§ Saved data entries
==> config.mk <==
export PLATFORM = sky130hd
export DESIGN_NAME = vga_test_pattern
export DESIGN_NICKNAME = d
export VERILOG_FILES = /design/src/rtl/vga_test_pattern.sv
export SDC_FILE = /design/constraint.sdc
export NUM_CORES = 1
export LEC_CHECK = 0
export ABC_AREA = 1
export CORE_MARGIN = 10
export CORE_UTILIZATION = 30
export DETAILED_ROUTE_END_ITERATION = 8
export HOLD_SLACK_MARGIN = 0.03
export PLACE_DENSITY_LB_ADDON = 0.2
export SYNTH_ARGS = -nofsm -noshare
export SYNTH_HDL_FRONTEND = slang
export SYNTH_SLANG_ARGS = --single-unit
==> constraint.sdc <==
create_clock -name CLK -period 2.47 [get_ports CLK]
set_input_delay 0.741 -clock CLK [delete_from_list [all_inputs] [get_ports CLK]]
set_output_delay 0.741 -clock CLK [all_outputs]
set_load 0.02 [all_outputs]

§ WHAT THIS TASK INVOLVES
The answer must be the line containing "export ABC_AREA = 1" and every line after it through the last line of the records above, repeated exactly.

§ RESULT OF THE EXERCISE
export ABC_AREA = 1
export CORE_MARGIN = 10
export CORE_UTILIZATION = 30
export DETAILED_ROUTE_END_ITERATION = 8
export HOLD_SLACK_MARGIN = 0.03
export PLACE_DENSITY_LB_ADDON = 0.2
export SYNTH_ARGS = -nofsm -noshare
export SYNTH_HDL_FRONTEND = slang
export SYNTH_SLANG_ARGS = --single-unit
==> constraint.sdc <==
create_clock -name CLK -period 2.47 [get_ports CLK]
set_input_delay 0.741 -clock CLK [delete_from_list [all_inputs] [get_ports CLK]]
set_output_delay 0.741 -clock CLK [all_outputs]
set_load 0.02 [all_outputs]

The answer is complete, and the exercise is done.